Nicht weit von der UNESCO-Welterbestätte Naumburg entfernt liegt der kleine Ort Schulpforte. Die Zisterzienser kamen im 12. Jahrhundert in die damals noch sumpfige Gegend zwischen Knabenberg und Saale und errichteten hinter einer langen Mauer auf einer Fläche von 16 Hektar das „Kloster St. Marien zur Pforte“ mit romanischer Basilika. Eine Mühle und Teiche wurden von der kleinen Saale gespeist, einem eigens umgeleiteten Seitenarm der großen Saale. Die Mönche brachten Bildung und den Wein mit, der heute noch an den nahe gelegenen Hängen jenseits des Flusses wächst.

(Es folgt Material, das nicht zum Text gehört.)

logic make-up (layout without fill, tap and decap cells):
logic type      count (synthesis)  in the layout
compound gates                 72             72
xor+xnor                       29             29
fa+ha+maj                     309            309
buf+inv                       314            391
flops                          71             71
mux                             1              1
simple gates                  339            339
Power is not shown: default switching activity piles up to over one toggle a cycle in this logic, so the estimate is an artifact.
<file path="config.mk">
export PLATFORM = sky130hd
export DESIGN_NAME = clut_cache_loader
export DESIGN_NICKNAME = d
export VERILOG_FILES = /design/src/rtl/clut_cache_loader.sv
export SDC_FILE = /design/constraint.sdc
export NUM_CORES = 1
export LEC_CHECK = 0
export ABC_AREA = 0
export BUFFER_PORTS_ARGS = -buffer_cell sky130_fd_sc_hd__buf_2
export CORE_AREA = 2 2 119 207
export CTS_CLUSTER_SIZE = 24
export DETAILED_ROUTE_END_ITERATION = 8
export DIE_AREA = 0 0 121 209
export PLACE_DENSITY = 0.73
export SETUP_SLACK_MARGIN = 0.1
export SYNTH_ARGS = -nofsm -noshare
export SYNTH_HDL_FRONTEND = slang
export SYNTH_SLANG_ARGS = --single-unit
</file>
<file path="constraint.sdc">
create_clock -name i_clk -period 8.7 [get_ports i_clk]
set_clock_uncertainty 0.2 [all_clocks]
set_input_delay 0.435 -clock i_clk [delete_from_list [all_inputs] [get_ports i_clk]]
set_output_delay 0.435 -clock i_clk [all_outputs]
set_load 0.05 [all_outputs]
</file>
<file path="src/rtl/clut_cache_loader.sv">
// CLUT cache fill controller: checks which 16-colour blocks a primitive needs,
// bursts missing blocks in from VRAM and signals when the whole CLUT is resident.
module clut_cache_loader #(
  parameter int BURST_LEN = 8
) (
  input  logic        i_clk,
  input  logic        i_rst,
  input  logic        i_loadReq,
  input  logic [5:0]  i_clutX,
  input  logic [8:0]  i_clutY,
  input  logic        i_is8bpp,
  input  logic        i_invalidate,
  output logic        o_busy,
  output logic        o_done,
  output logic        o_memReq,
  output logic [17:0] o_memAddr,
  input  logic        i_memAck,
  input  logic        i_dataValid,
  input  logic [31:0] i_data,
  output logic        o_write,
  output logic [3:0]  o_writeBlockIndex,
  output logic [2:0]  o_writeIdxInBlk,
  output logic [31:0] o_Colors
);

  localparam logic [2:0] LAST_BEAT = 3'(BURST_LEN - 1);

  typedef enum logic [2:0] {
    IDLE  = 3'd0,
    CHECK = 3'd1,
    REQ   = 3'd2,
    RECV  = 3'd3,
    DONE  = 3'd4
  } state_t;

  state_t      state, state_nx;
  logic [5:0]  clut_x;
  logic [8:0]  clut_y;
  logic        is_8bpp;
  logic [3:0]  n;
  logic [2:0]  beat;
  logic [15:0] valid;
  logic [10:0] tag [16];
  logic        inval_pend;

  logic [5:0]  col;
  logic [3:0]  blk;
  logic [10:0] cur_tag;
  logic        hit, last_n, burst_end, drop;

  // Lookup of the column currently being examined
  always_comb begin
    col       = clut_x + {2'b00, n};
    blk       = col[3:0];
    cur_tag   = {col[5:4], clut_y};
    hit       = valid[blk] && (tag[blk] == cur_tag);
    last_n    = is_8bpp ? (n == 4'd15) : 1'b1;
    burst_end = (state == RECV) && i_dataValid && (beat == LAST_BEAT);
    drop      = inval_pend || i_invalidate;
  end

  // Next-state logic
  always_comb begin
    state_nx = state;
    case (state)
      IDLE: begin
        if (i_loadReq) state_nx = CHECK;
        else           state_nx = IDLE;
      end
      CHECK: begin
        if (i_invalidate) state_nx = CHECK;
        else if (!hit)    state_nx = REQ;
        else if (last_n)  state_nx = DONE;
        else              state_nx = CHECK;
      end
      REQ: begin
        if (i_memAck) state_nx = RECV;
        else          state_nx = REQ;
      end
      RECV: begin
        if (!burst_end)  state_nx = RECV;
        else if (drop)   state_nx = CHECK;
        else if (last_n) state_nx = DONE;
        else             state_nx = CHECK;
      end
      DONE:    state_nx = IDLE;
      default: state_nx = IDLE;
    endcase
  end

  // State, cache tags and registered outputs
  always_ff @(posedge i_clk) begin
    if (i_rst) begin
      state             <= IDLE;
      clut_x            <= 6'd0;
      clut_y            <= 9'd0;
      is_8bpp           <= 1'b0;
      n                 <= 4'd0;
      beat              <= 3'd0;
      valid             <= 16'd0;
      inval_pend        <= 1'b0;
      for (int i = 0; i < 16; i++) tag[i] <= 11'd0;
      o_busy            <= 1'b0;
      o_done            <= 1'b0;
      o_memReq          <= 1'b0;
      o_memAddr         <= 18'd0;
      o_write           <= 1'b0;
      o_writeBlockIndex <= 4'd0;
      o_writeIdxInBlk   <= 3'd0;
      o_Colors          <= 32'd0;
    end else begin
      state <= state_nx;
      case (state)
        IDLE: begin
          if (i_loadReq) begin
            clut_x  <= i_clutX;
            clut_y  <= i_clutY;
            is_8bpp <= i_is8bpp;
            n       <= 4'd0;
          end
        end
        CHECK: begin
          inval_pend <= 1'b0;
          if (i_invalidate)        n <= 4'd0;
          else if (hit && !last_n) n <= n + 4'd1;
        end
        REQ: begin
          beat <= 3'd0;
          if (i_invalidate) inval_pend <= 1'b1;
        end
        RECV: begin
          if (i_invalidate) inval_pend <= 1'b1;
          if (i_dataValid)  beat <= beat + 3'd1;
          // An invalidate seen at any point during the burst leaves this block invalid
          if (burst_end) begin
            inval_pend <= 1'b0;
            if (drop) begin
              n <= 4'd0;
            end else begin
              valid[blk] <= 1'b1;
              tag[blk]   <= cur_tag;
              if (!last_n) n <= n + 4'd1;
            end
          end
        end
        default: ;
      endcase
      if (i_invalidate) valid <= 16'd0;

      o_busy   <= (state_nx != IDLE);
      o_done   <= (state_nx == DONE);
      o_memReq <= (state_nx == REQ);
      if ((state == CHECK) && (state_nx == REQ)) o_memAddr <= {clut_y, col, 3'b000};
      o_write  <= (state == RECV) && i_dataValid;
      if ((state == RECV) && i_dataValid) begin
        o_writeBlockIndex <= blk;
        o_writeIdxInBlk   <= beat;
        o_Colors          <= i_data;
      end
    end
  end

endmodule

</file>
==> out/qor.txt <==
status - completed
EDFF count, synth - 176
PortBufs - 111
setup tns final - 0 ns
final slew viol count - 0
DP Wirelength - 22500 um
DR vias - 9537
mux contribution to synthesized area - 0.0798
share of async-settable or async-resettable flops after synthesis - 0
final worst path period need - 5.66 ns
CTS tree - done
largest family of logic cells by synthesized area - simple AND/OR/NAND/NOR gates
synth-to-layout area growth - 15.8%
total CTS buffers - 24
DRT iter0 DRCs - 836
fin cells - 1632
clk buf depth - 3
Mapped Area - 12800 um^2
combinational power share - 0.110
Clk Latency, worst-skew pair - 0.53 ns
WP data required - 8.97 ns
peak supply drop - 0.000242 V
initial antenna violation count - 1
vias in the first global route - 9851
Leak Pwr - 5.32 nW
CP max FO - 41
top cells by area, synth - edfxtp_1 41%, dfxtp_1 16%, and2_1 6.6%, nand2_1 4.9%, mux4_2 4.2%
clk sink count - 277
final period utilization - 0.651
DRC violations left - 0
CP cell instances - ha_4, fa_4, buf_4, mux4_2, mux2i_1, mux2i_1, xor2_1, or4_1, or4_1, a2111oi_4, a31o_1
placer congestion estimate - 0.851
hold path depth - 3
simple-gate share of the synthesized area - 0.209
Root Driver - clkbuf_16
core area - 23700 um^2
Switching Share - 0.248
FP Rows - 75
height of the die - 209 um
RSZ-0062 raised after global routing - no
drt via density - 5.84
Setup crit start kind - flip-flop
first-pass GRT wire length - 53600 um
starting density of the core - 0.538
Final Hold Vio Count - 0
router iterations before antenna repair - 6
postcts setup bufs - 0
clock share of power - 0.363
Crit Path Category - flip-flop to flip-flop
Most used DFF post-synth - edfxtp_1
Post-Synth XOR/XNOR Area - 0.00872
post-synthesis sequential area ratio - 0.572
commonest non-fill, non-tap cells in the layout - 176 x edfxtp_1, 167 x nand2_1, 134 x and2_1
FF-to-FF path depth - 11
Crit. End Element - flip-flop
Max Clk Rate - 0.177 GHz
Yosys warning count - 0
Remaining Overflow, GRT - 0
Synth Area in Compound Gates - 0.0846
arrival time worst endpoint - 5.94 ns
syn avg cell area - 10.8 um^2
Worst Tran Pin Value - 1.25 ns
drt total wl - 33800 um
cell count after synthesis - 1179
P_int - 0.00211 W
largest net degree at the start of global routing - 76
H-tree level count - 1
Ports - 115
DIE WIDTH - 121 um
Crit-path slowest cell - fa_4
Yosys top cell area share - 0.414
wire per inst - 20.7 um
placed cells - 1540
CTS clk-pin slew, worst paths - 0.06 ns
cell taking the most area after synthesis - edfxtp_1
commonest non-fill, non-tap cell in the layout - edfxtp_1
CP peak stage delay - 1.16 ns
Yosys cell types - 63
nets - 1368
Flop pwr share - 0.527
Post-Synth Adder-Cell Area - 0.00843
Synth Register Bits - 277
final setup fails - 0
die area - 25300 um^2
pwr/cell area - 190 nW/um^2
Total GRT Usage - 0.275
layout cell share with drive strength beyond 1 - 0.166
HP Class - input port to flip-flop
NetSw - 0.000696 W
DRT antenna net count - 0
Rel. slew slack - 0.157
max cap viols - 0
per-stage QoR:
stage                     hold WS, ns  setup slack [ns]  instance area (um^2)  power, W  utilization
after floorplan                 0.231              4.72                 12800   0.00170            -
after global placement          0.239              3.20                 13600   0.00179        0.571
after detailed placement        0.243              3.09                 13600   0.00180        0.571
after CTS                      0.0356              3.07                 14800   0.00281        0.623
after global routing           0.0758              2.83                 14800   0.00289        0.623
final                          0.0506              3.04                 14800   0.00281        0.623
critical path, delay by kind of cell (launching register included):
family / cells / cell delay, ns
compound gates: 2 / 0.61
simple gates: 2 / 1.43
buf+inv: 1 / 0.51
fa+ha+maj: 2 / 1.35
mux: 3 / 0.92
flops: 1 / 0.37
xor+xnor: 1 / 0.18
logic make-up after synthesis:
family	count (synthesis)
other	1
AOI/OAI and AO/OA	182
DFF	277
and+or+nand+nor	532
adders and majority gates	8
xor gates and xnor gates	11
muxes	71
buffers and inverters	97
routing by layer:
metal,share of wire,GRT usage
met1,0.34,0.299
met5,0,0
met2,0.54,0.513
met3,0.069,0.0382
met4,0.049,0.134
worst paths after layout:
path                             start                         to  slack (ns)
min reg2reg  o_Colors[22]$_SDFFE_PP0P_  o_Colors[22]$_SDFFE_PP0P_        0.26
max reg2reg          n[0]$_SDFFE_PP0P_          n[2]$_SDFFE_PP0P_        3.04
min                          i_loadReq          o_busy$_SDFF_PP0_        0.05
max                  n[0]$_SDFFE_PP0P_          n[2]$_SDFFE_PP0P_        3.04
synthesized netlist by cell type, types with 2 or more instances:
| master | instances |
|---|---|
| xnor2_1 | 3 |
| buf_6 | 5 |
| a22oi_2 | 2 |
| buf_1 | 9 |
| o2bb2ai_1 | 2 |
| inv_1 | 6 |
| nor2_1 | 93 |
| a22o_1 | 5 |
| dfxtp_1 | 101 |
| nor4b_1 | 2 |
| o22ai_1 | 3 |
| nand2_1 | 167 |
| edfxtp_1 | 176 |
| a32oi_1 | 6 |
| a21oi_1 | 100 |
| nor3_1 | 39 |
| buf_4 | 12 |
| nand3_1 | 28 |
| ha_1 | 7 |
| mux2i_1 | 41 |
| xor2_1 | 6 |
| nor2b_1 | 3 |
| mux2_2 | 6 |
| mux4_2 | 24 |
| buf_2 | 12 |
| and2_1 | 134 |
| nand4_1 | 9 |
| or4_1 | 5 |
| nand2b_1 | 3 |
| a311oi_1 | 2 |
| a211o_1 | 2 |
| and3_1 | 2 |
| nor3b_1 | 26 |
| clkbuf_1 | 52 |
| a22oi_1 | 3 |
| o21ai_0 | 37 |
| and4_1 | 2 |
| nand3b_1 | 13 |
| a211oi_1 | 7 |
repair_timing:
action | 4_1_cts | 5_1_grt
hold buffers | 48 | 0
endpoints found under the hold margin | 48 | 0
resized for setup | 0 | 0
area by class of cell:
class                      count  area (um^2)
timing repair buffer         189         1260
fill                        1802         8960
inverter                       7         26.3
tap                          308          385
multi-input combinational    807         5060
clock buffer                  30          676
sequential                   277         7310
clock inverter                13         66.3
antenna                        1         2.50
sequential cells by signal, summed over array words and instances (netlist names), 4 cells and up:
signal and flops:
clut_x 6, clut_y 9, n 4, tag 176
o_Colors 32, o_writeBlockIndex 4, o_memAddr 15, valid 16
power groups by stage:
stage | sequential [W] | clock (W) | combinational (W)
finish | 0.00148 | 0.00102 | 0.000309
global route | 0.00149 | 0.00108 | 0.000332
CTS | 0.00148 | 0.00103 | 0.000307
detailed placement | 0.00151 | 0 | 0.000289
global placement | 0.00151 | 0 | 0.000285
floorplan | 0.00150 | 0 | 0.000204
Note: power is estimated with default switching activity, not from simulation.
### src/rtl/serial_frame_rx_if.sv
`default_nettype none
// ============================================================================
// serial_frame_rx_if : serial line in, deframed word and status out
// Optional ErrCnt port follows SERIAL_RX_ERRCNT_EN.       Rev 1.0
// ============================================================================
interface serial_frame_rx_if #(
    parameter int DATA_W = 4
);
    logic              SerialDin;
    logic [DATA_W-1:0] ParallelDout;
    logic              DoutValid;
    logic              ParityErr;
    logic              FrameErr;
    logic              Busy;
`ifdef SERIAL_RX_ERRCNT_EN
    logic [7:0]        ErrCnt;

    modport master (output SerialDin,
                    input  ParallelDout, DoutValid, ParityErr, FrameErr, Busy, ErrCnt);
    modport slave  (input  SerialDin,
                    output ParallelDout, DoutValid, ParityErr, FrameErr, Busy, ErrCnt);
`else
    modport master (output SerialDin,
                    input  ParallelDout, DoutValid, ParityErr, FrameErr, Busy);
    modport slave  (input  SerialDin,
                    output ParallelDout, DoutValid, ParityErr, FrameErr, Busy);
`endif
endinterface
`default_nettype wire

### src/rtl/serial_frame_rx.sv
`default_nettype none
// ============================================================================
// serial_frame_rx : start / DATA_W bits MSB first / even parity / stop=0 deframer
// Optional saturating error counter under SERIAL_RX_ERRCNT_EN.   Rev 1.0
// ============================================================================
module serial_frame_rx #(
    parameter int DATA_W = 4,
    parameter int CNT_W  = 3
) (
    input  wire logic         Clk,
    input  wire logic         Rst_n,
    serial_frame_rx_if.slave  rx
);
    localparam logic [1:0]       c_IDLE   = 2'd0;
    localparam logic [1:0]       c_DATA   = 2'd1;
    localparam logic [1:0]       c_PARITY = 2'd2;
    localparam logic [1:0]       c_STOP   = 2'd3;
    localparam logic [CNT_W-1:0] c_LAST   = CNT_W'(DATA_W - 1);

    logic [1:0]        state_q, state_d;
    logic [DATA_W-1:0] shift_q;
    logic [CNT_W-1:0]  cnt_q;
    logic              par_q;
    logic [DATA_W-1:0] dout_q;
    logic              valid_q, perr_q, ferr_q, busy_q;

    logic              w_start, w_shift, w_par_en, w_stop;
    logic              w_perr, w_ferr;

    always_ff @(posedge Clk or negedge Rst_n) begin
        if (!Rst_n) state_q <= c_IDLE;
        else        state_q <= state_d;
    end

    always_comb begin
        state_d = state_q;
        case (state_q)
            c_IDLE:   if (rx.SerialDin)     state_d = c_DATA;
            c_DATA:   if (cnt_q == c_LAST)  state_d = c_PARITY;
            c_PARITY:                       state_d = c_STOP;
            c_STOP:                         state_d = c_IDLE;
            default:                        state_d = c_IDLE;
        endcase
    end

    always_comb begin
        w_start  = (state_q == c_IDLE) && rx.SerialDin;
        w_shift  = (state_q == c_DATA);
        w_par_en = (state_q == c_PARITY);
        w_stop   = (state_q == c_STOP);
        // Even parity over data plus P must be 0; the stop bit must be 0.
        w_perr   = (^shift_q) ^ par_q;
        w_ferr   = rx.SerialDin;
    end

    always_ff @(posedge Clk or negedge Rst_n) begin
        if (!Rst_n) begin
            shift_q <= '0;
            cnt_q   <= '0;
            par_q   <= 1'b0;
            dout_q  <= '0;
            valid_q <= 1'b0;
            perr_q  <= 1'b0;
            ferr_q  <= 1'b0;
            busy_q  <= 1'b0;
        end else begin
            valid_q <= 1'b0;
            busy_q  <= (state_d != c_IDLE);
            if (w_start) cnt_q <= '0;
            if (w_shift) begin
                shift_q <= {shift_q[DATA_W-2:0], rx.SerialDin};
                cnt_q   <= cnt_q + 1'b1;
            end
            if (w_par_en) par_q <= rx.SerialDin;
            if (w_stop) begin
                dout_q  <= shift_q;
                perr_q  <= w_perr;
                ferr_q  <= w_ferr;
                valid_q <= 1'b1;
            end
        end
    end

`ifdef SERIAL_RX_ERRCNT_EN
    logic [7:0] errcnt_q;

    always_ff @(posedge Clk or negedge Rst_n) begin
        if (!Rst_n)
            errcnt_q <= 8'd0;
        else if (w_stop && (w_perr || w_ferr) && (errcnt_q != 8'hFF))
            errcnt_q <= errcnt_q + 8'd1;
    end

    assign rx.ErrCnt = errcnt_q;
`endif

    assign rx.ParallelDout = dout_q;
    assign rx.DoutValid    = valid_q;
    assign rx.ParityErr    = perr_q;
    assign rx.FrameErr     = ferr_q;
    assign rx.Busy         = busy_q;

endmodule
`default_nettype wire

### src/flat_wrapper.sv
// flat-port wrapper written by rule: the top's interface ports become plain ports
module serial_frame_rx_flat 
#(
    parameter int DATA_W = 4,
    parameter int CNT_W  = 3
)
  (Clk, Rst_n, rx_SerialDin, rx_ParallelDout, rx_DoutValid, rx_ParityErr, rx_FrameErr, rx_Busy);
  serial_frame_rx_if #(.DATA_W(DATA_W)) rx_i ();
  input  wire logic Clk;
  input  wire logic Rst_n;
  input wire logic [$bits(rx_i.SerialDin)-1:0] rx_SerialDin;
  output wire logic [$bits(rx_i.ParallelDout)-1:0] rx_ParallelDout;
  output wire logic [$bits(rx_i.DoutValid)-1:0] rx_DoutValid;
  output wire logic [$bits(rx_i.ParityErr)-1:0] rx_ParityErr;
  output wire logic [$bits(rx_i.FrameErr)-1:0] rx_FrameErr;
  output wire logic [$bits(rx_i.Busy)-1:0] rx_Busy;
  assign rx_i.SerialDin = rx_SerialDin;
  assign rx_ParallelDout = rx_i.ParallelDout;
  assign rx_DoutValid = rx_i.DoutValid;
  assign rx_ParityErr = rx_i.ParityErr;
  assign rx_FrameErr = rx_i.FrameErr;
  assign rx_Busy = rx_i.Busy;
  serial_frame_rx #(.DATA_W(DATA_W), .CNT_W(CNT_W)) u_core (.Clk(Clk), .Rst_n(Rst_n), .rx(rx_i));
endmodule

In der Reformationszeit wurde aus dem säkularisierten Kloster unter Moritz von Sachsen, dem späteren Kurfürsten, eine der ersten staatlichen höheren Bildungseinrichtungen in Deutschland, Schulpforta – auch die zur selben Zeit eingerichtete Schule St. Afra in Meißen existiert noch, war allerdings nicht permanent belegt. Für die Zulassung an den sogenannten „Fürstenschulen“ sollte nur die Begabung zählen. Schulausbildung, Kost und Logis waren frei für die ausgewählten „würdigen und bedürftigen Knaben“. Für sie war eine Laufbahn als Lehrer, Wissenschaftler, Beamter oder protestantischer Geistlicher vorgesehen; alte Sprachen prägten den Unterricht.
Das Kollegium wurde mehrfach ausgewechselt
Klopstock entwarf in Pforta seinen „Messias“, noch heute erinnert eine Quelle mit seinem Namen abseits der Klostermauer an ihn, Nietzsche überkam in Pforta der „Drang nach Erkenntnis, nach universeller Bildung“.